Not a Grouper problem, but something people should be aware of. Going to certain pages is a redirect to the ajaxError page. It doesn't even hit grouper, it's an error at the ALB. What you will see is that there is an additional header:

server: awselb/2.0

 
If you see above header, the error is not coming from Grouper but from the ALB. There is a compounded problem, because the browser now wants to redirect to the ajaxError page, but has the wrong CSRF token. So all you see logged to the server is "error:Request Token does not match the Master Token". This is a rare error and not the normal CSRF problem people often see.

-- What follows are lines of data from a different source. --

// dot_product
module dot_product (
	input ap_clk,
	input ap_rst,
	output [16-1:0]  	memory_Addr_A,
	output 						memory_EN_A,
	output 						memory_WEN_A,
	output [32-1:0]	memory_Din_A,
	input  [32-1:0] 	memory_Dout_A,
	output [16-1:0]  	memory_Addr_B,
	output 						memory_EN_B,
	output 						memory_WEN_B,
	output [32-1:0]	memory_Din_B,
	input  [32-1:0] 	memory_Dout_B,
	input 						fifo_in_empty_n,
	input  [(3+2+16)-1:0]	fifo_in_dout,
	output 						fifo_in_read,
	input 						fifo_out_full_n,
	output 						fifo_out_write,
	output [(3+2+16)-1:0]	fifo_out_din
);
clock: 8.0 ns
lec_check: 0
abc_area: 1
cap_margin: 35
core_margin: 9
core_utilization: 49
cts_cluster_diameter: 235
cts_cluster_size: 98
hold_slack_margin: 0.05
place_density: 0.8
setup_slack_margin: -0.72
slew_margin: 5
tns_end_percent: 5
run.sh (not shown) runs the stock make flow with config.mk's settings and CLKGATE_MAP_FILE=.
The first run reached the layout checks and failed them: negative setup slack.
== try-indigo ==
==> flow/design.v (excerpt) <==
module ArquitecturaHybridARMIPS(input logic clk, reset,
										  output logic [31:0] imem_addr,
										  input logic [31:0] imem_rdata,
										  output logic [31:0] mem_addr,
										  output logic dmem_we,
										  output logic [31:0] dmem_wdata,
										  input logic [31:0] dmem_rdata,
										  output logic pmem_we,
										  output logic [1:0] pmem_wdata,
										  input logic [1:0] pmem_rdata,
										  output logic rf_we,
										  output logic [3:0] rf_waddr,
										  output logic [31:0] rf_wdata);
clock: 13.0 ns
lec_check: 0
cap_margin: 10
core_margin: 5
core_utilization: 40
cts_cluster_diameter: 150
hold_slack_margin: 0.16
slew_margin: 15
run.sh (not shown) runs the stock make flow with config.mk's settings and CLKGATE_MAP_FILE=.
In try-indigo the implementation completed, yet the final layout does not meet the checks, the culprit being negative setup slack.
## north
==> flow/design.v <==
module rot_encoder
  #(parameter
    BAND_WIDTH = 32)
   (input logic                   sa,
    input logic                   sb,
    output logic [BAND_WIDTH-1:0] count,
    input logic                   clk,
    input logic                   rstn);
   logic [BAND_WIDTH-1:0]         count_r;
   logic [3:0]                    patern;
   logic [1:0]                    sa_q, sb_q;
   always_comb begin
      count  = count_r;
      patern = {sa_q[1], sb_q[1], sa_q[0], sb_q[0]};
   end
   always_ff @(posedge clk) begin
      if(!rstn) begin
         count_r <= 0;
         sa_q    <= 0;
         sb_q    <= 0;
      end
      else begin
         sa_q[1] <= sa_q[0];
         sb_q[1] <= sb_q[0];
         sa_q[0] <= sa;
         sb_q[0] <= sb;
         case(patern)
           4'b0010: count_r <= count_r + 1;
           4'b1011: count_r <= count_r + 1;
           4'b1101: count_r <= count_r + 1;
           4'b0100: count_r <= count_r + 1;
           4'b0001: count_r <= count_r - 1;
           4'b0111: count_r <= count_r - 1;
           4'b1110: count_r <= count_r - 1;
           4'b1000: count_r <= count_r - 1;
           default: count_r <= count_r;
         endcase
      end
   end
endmodule
module pwm_generator
  #(parameter
    BAND_WIDTH       = 32,
    PWM_PERIOD_CYCLE = 1000)
   (input logic [BAND_WIDTH-1:0] width,
    output logic                 pwm,
    input logic                  clk,
    input logic                  rstn);
   logic [BAND_WIDTH-1:0]        count_r;
   always_comb begin
      pwm = (count_r < width) ? 1 : 0;
   end
   always_ff @(posedge clk) begin
      if(!rstn) begin
         count_r <= 0;
      end
      else if(count_r < PWM_PERIOD_CYCLE) begin
         count_r <= count_r + 1;
      end
      else begin
         count_r <= 0;
      end
   end
endmodule
module p_controller
  #(parameter
    BAND_WIDTH         = 32,
    CLK_FREQ           = 100_000_000,
    ONE_ROTATION_PULSE = 630,  
    SAMPLING_RATE      = 100,  
    localparam
    PI_FIXED           = 804,  
    RESOLUTION         = 2 * PI_FIXED * SAMPLING_RATE / ONE_ROTATION_PULSE,
    UPDATE_INTERVAL    = CLK_FREQ / SAMPLING_RATE)
   (input  logic [31:0]           target_rot_v,
    input  logic [31:0]           p_gain,
    input  logic [31:0]           rot_cnt,
    output logic [BAND_WIDTH-1:0] pulse_width,
    input  logic                  clk,
    input  logic                  rstn);
   typedef enum logic [1:0] {STT_GET_ERROR,
                             STT_CALC_TERM,
                             STT_CALC_PULSE,
                             STT_WAIT} p_statetype;
   p_statetype  p_state;
   logic [31:0] cnt_r;
   logic        update_flag;
   logic [31:0] rot_cnt_r;
   logic signed [BAND_WIDTH*2-1:0] pulse_width_r, pulse_width_w;
   logic signed [BAND_WIDTH*2-1:0] rotate_samp_cnt_r;
   logic signed [BAND_WIDTH*2-1:0] error_w;
   logic signed [BAND_WIDTH*2-1:0] error_r, p_error_r;
   logic signed [BAND_WIDTH*2-1:0] p_term_r;
   logic signed [BAND_WIDTH*2-1:0] p_term_w;
   logic [31:0] p_gain_r;
   always_comb begin
      update_flag   = (cnt_r == UPDATE_INTERVAL) ? 1 : 0;
      error_w       = $signed(target_rot_v) - (rotate_samp_cnt_r * $signed(RESOLUTION));
      p_term_w      = ($signed(p_gain_r) * error_r);
      pulse_width_w = pulse_width_r + p_term_r;
      pulse_width   = pulse_width_r;
   end
   always_ff @(posedge clk) begin
      if(!rstn) begin
         p_state           <= STT_WAIT;
         cnt_r             <= 0;
         pulse_width_r     <= 0;
         rotate_samp_cnt_r <= 0;
         rot_cnt_r         <= 0;
         error_r           <= 0;
         p_error_r         <= 0;
         p_term_r          <= 0;
      end
      else begin
         p_gain_r <= p_gain;
         if(update_flag) begin
            cnt_r <= 0;
         end
         else begin
            cnt_r <= cnt_r + 1;
         end
         case(p_state)
           STT_GET_ERROR: begin
              p_error_r <= error_r;
              error_r   <= error_w;
              p_state <= STT_CALC_TERM;
           end
           STT_CALC_TERM: begin
              p_term_r <= p_term_w >>> 16;
              p_state  <= STT_CALC_PULSE;
           end
           STT_CALC_PULSE: begin
              pulse_width_r <= (target_rot_v != 0) ? pulse_width_w : 0;
              p_state       <= STT_WAIT;
           end
           STT_WAIT: begin
              if(update_flag) begin
                 rotate_samp_cnt_r <= $signed(rot_cnt) - $signed(rot_cnt_r);
                 rot_cnt_r         <= rot_cnt;
                 p_state           <= STT_GET_ERROR;
              end
           end
         endcase
      end
   end
endmodule
module motor_ctrl
  #(parameter
    CLK_FREQ = 100_000,
    localparam
    BAND_WIDTH         = 32,
    ONE_ROTATION_PULSE = 630,  
    SAMPLING_RATE      = 100,  
    PWM_PERIOD         = 40,   
    PWM_PERIOD_CYCLE   = (CLK_FREQ / 100_000) * PWM_PERIOD)
   (output logic                  pwm,
    output logic                  dir,
    output logic [BAND_WIDTH-1:0] pulse_width,
    output logic [BAND_WIDTH-1:0] rot_cnt,
    input  logic [31:0]           target_rot_v,
    input  logic [31:0]           p_gain,
    input  logic                  sa,
    input  logic                  sb,
    input  logic                  clk,
    input  logic                  rstn);
   logic [BAND_WIDTH-1:0] pwm_pulse_width;
   pwm_generator #(.BAND_WIDTH(BAND_WIDTH),
                   .PWM_PERIOD_CYCLE(PWM_PERIOD_CYCLE))
   pwm_gen_inst(.width(pwm_pulse_width),
                .pwm(pwm),
                .clk(clk),
                .rstn(rstn));
   rot_encoder #(.BAND_WIDTH(BAND_WIDTH))
   rot_encoder_inst(.sa(sa),
                    .sb(sb),
                    .count(rot_cnt),
                    .clk(clk),
                    .rstn(rstn));
   p_controller #(.BAND_WIDTH(BAND_WIDTH),
                  .CLK_FREQ(CLK_FREQ),
                  .ONE_ROTATION_PULSE(ONE_ROTATION_PULSE),
                  .SAMPLING_RATE(SAMPLING_RATE))
   p_ctrl_inst(.target_rot_v(target_rot_v),
               .p_gain(p_gain),
               .rot_cnt(rot_cnt),
               .pulse_width(pulse_width),
               .clk(clk),
               .rstn(rstn));
   always_comb begin
      dir             = pulse_width[31:31] ? 1'b1 : 1'b0;
      pwm_pulse_width = pulse_width[31:31] ? ~pulse_width : pulse_width;
   end
endmodule
make LEC_CHECK=0 ABC_AREA=1 CAP_MARGIN=25 CORE_MARGIN=8 CORE_UTILIZATION=45 GPL_TIMING_DRIVEN=0 HOLD_SLACK_MARGIN=0.04 MAX_ROUTING_LAYER=met5 MIN_ROUTING_LAYER=met2 PLACE_DENSITY_LB_ADDON=0.22 SLEW_MARGIN=20 finish   # period 10.2 ns
run.sh (not shown) runs the stock make flow with config.mk's settings and CLKGATE_MAP_FILE=.
Changes in south relative to north:
Settings: MIN_ROUTING_LAYER no longer set, was met2; PLACE_DENSITY now 0.6, previously not set; MAX_ROUTING_LAYER no longer set, was met5; PLACE_DENSITY_LB_ADDON no longer set, was 0.22; CTS_CLUSTER_DIAMETER now 64, previously not set; ABC_AREA no longer set, was 1; CAP_MARGIN now 0, was 25; HOLD_SLACK_MARGIN no longer set, was 0.04; SETUP_SLACK_MARGIN now -0.54, previously not set; CORE_UTILIZATION now 72, was 45; GPL_TIMING_DRIVEN no longer set, was 0; CORE_MARGIN now 2, was 8; the clock period (ns, I/O delays scaled along) now 5.51, was 10.2.
What the final checks of south revealed, after a flow that finished every stage, was a layout that fails on negative setup slack.
Note that the chip area line of the yosys report recorded for north amounts to 1.07 times the value seen in south.
Relative to north, placeable core area decreased by 54,000 sq um in south.
south against north: hold slack dropped 5.2 ps; mean cell area of the mapped netlist saw an increase.
north -> south: clock-pin transition on the worst setup and hold timing paths flat
south ends up with higher buffer count from post-CTS setup fixing than north does.
Against north, setup slack in south came out worse.
south vs north on maximum frequency: south is the higher one.
In south relative to north, critical path depth had gone up by a few percent.
| final count of negative-setup-slack endpoints | lower: north |
#### Input delta (east over south)
Settings: swapping 0 for 20 in CAP_MARGIN; swapping 72 for 39 in CORE_UTILIZATION; clearing SETUP_SLACK_MARGIN, which used to be -0.54; clearing CTS_CLUSTER_DIAMETER, which used to be 64; swapping 5.51 for 8.84 in the clock period (ns, I/O delays scaled along).
==> results <==
- east has completed all stages; timing, DRC and antenna checks passed.
- Largest net degree at the start of global routing came out exactly the same in east and south.
- | total power | east vs south | better |
- The layout-stage area growth over the synthesis result reported for east is smaller than that of south by 7.1 points.

---

Starts from the design.v that is shown in full above.
make LEC_CHECK=0 CAP_MARGIN=20 CORE_MARGIN=2 CORE_UTILIZATION=72 PLACE_DENSITY=0.64 SETUP_SLACK_MARGIN=-0.54 SLEW_MARGIN=20 finish   # period 5.51 ns
The starting point finished but failed the layout checks on negative setup slack.
Next try:
Settings changed: CORE_UTILIZATION 72 to 45, PLACE_DENSITY 0.64 to 0.6, SETUP_SLACK_MARGIN -0.54 to not set.
Clock period 5.51 ns to 8.84 ns, I/O delays scaled along.
Effect: This time the run ran to the end with no violations. Worst hold slack is about the same. Die size increases by well over a third. Area after synthesis stays the same. Register-to-register slack improved by 2300 ps.
Next try:
Settings changed: CAP_MARGIN 20 to 0, CORE_UTILIZATION 45 to 72, CTS_CLUSTER_DIAMETER set to 98, MAX_ROUTING_LAYER set to met4.
Clock period 8.84 ns to 6.69 ns, I/O delays scaled along.
Effect: This time the run produced a layout that fails on negative setup slack. Via count climbs by 8.6%. Fmax climbs by 12%. Cell count drops by 4.5%.
Next try:
Settings changed: CAP_MARGIN 0 to 20, CORE_UTILIZATION 72 to 45, CTS_CLUSTER_DIAMETER 98 to not set, MAX_ROUTING_LAYER met4 to not set.
Clock period 6.69 ns to 9.89 ns, I/O delays scaled along.
This time the run completed without violations. Clock power goes down by well over a third. Power came out lower by well over a third. Via count falls by a little under a tenth. Hold slack stays flat.
Next try:
Settings changed: CORE_UTILIZATION 45 to 72, PLACE_DENSITY 0.6 to not set, PLACE_DENSITY_LB_ADDON set to 0.24, SETUP_SLACK_MARGIN set to -0.36.
Clock period 9.89 ns to 6.6 ns, I/O delays scaled along.
=>
- The new run finished but fails on negative setup slack
- via count grows by 9.6%
- maximum frequency went up by 12%
- synthesized area stays the same
- core utilization climbs by 33 points
- global-route usage is higher by 15 points
- total power grows by 53%
- worst hold slack improves by 3.1 ps
- setup slack loses 2400 ps
- clock skew falls by 4.1 ps
- critical path depth is higher by 2
Power is estimated from default activity; no workload was simulated.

The AWS WAF (web application firewall) rule is

• Metric name: AWS-AWSManagedRulesAdminProtectionRuleSet
• URI: /grouper/grouperUi/app/UiV2Admin.subjectApiDiagnosticsSourceIdChanged?subjectApiSourceIdName=enterprise-users
• Rule inside rule group: AWS#AWSManagedRulesAdminProtectionRuleSet#AdminProtection_URIPATH
• Action: BLOCK

Description: Inspects for URI paths that are generally reserved for administration of a web server or application. Example patterns include sqlmanager.

There are no details about what patterns are blocked. But it does appear that URLs for /UiV2Admin.* are the only ones that trigger the error.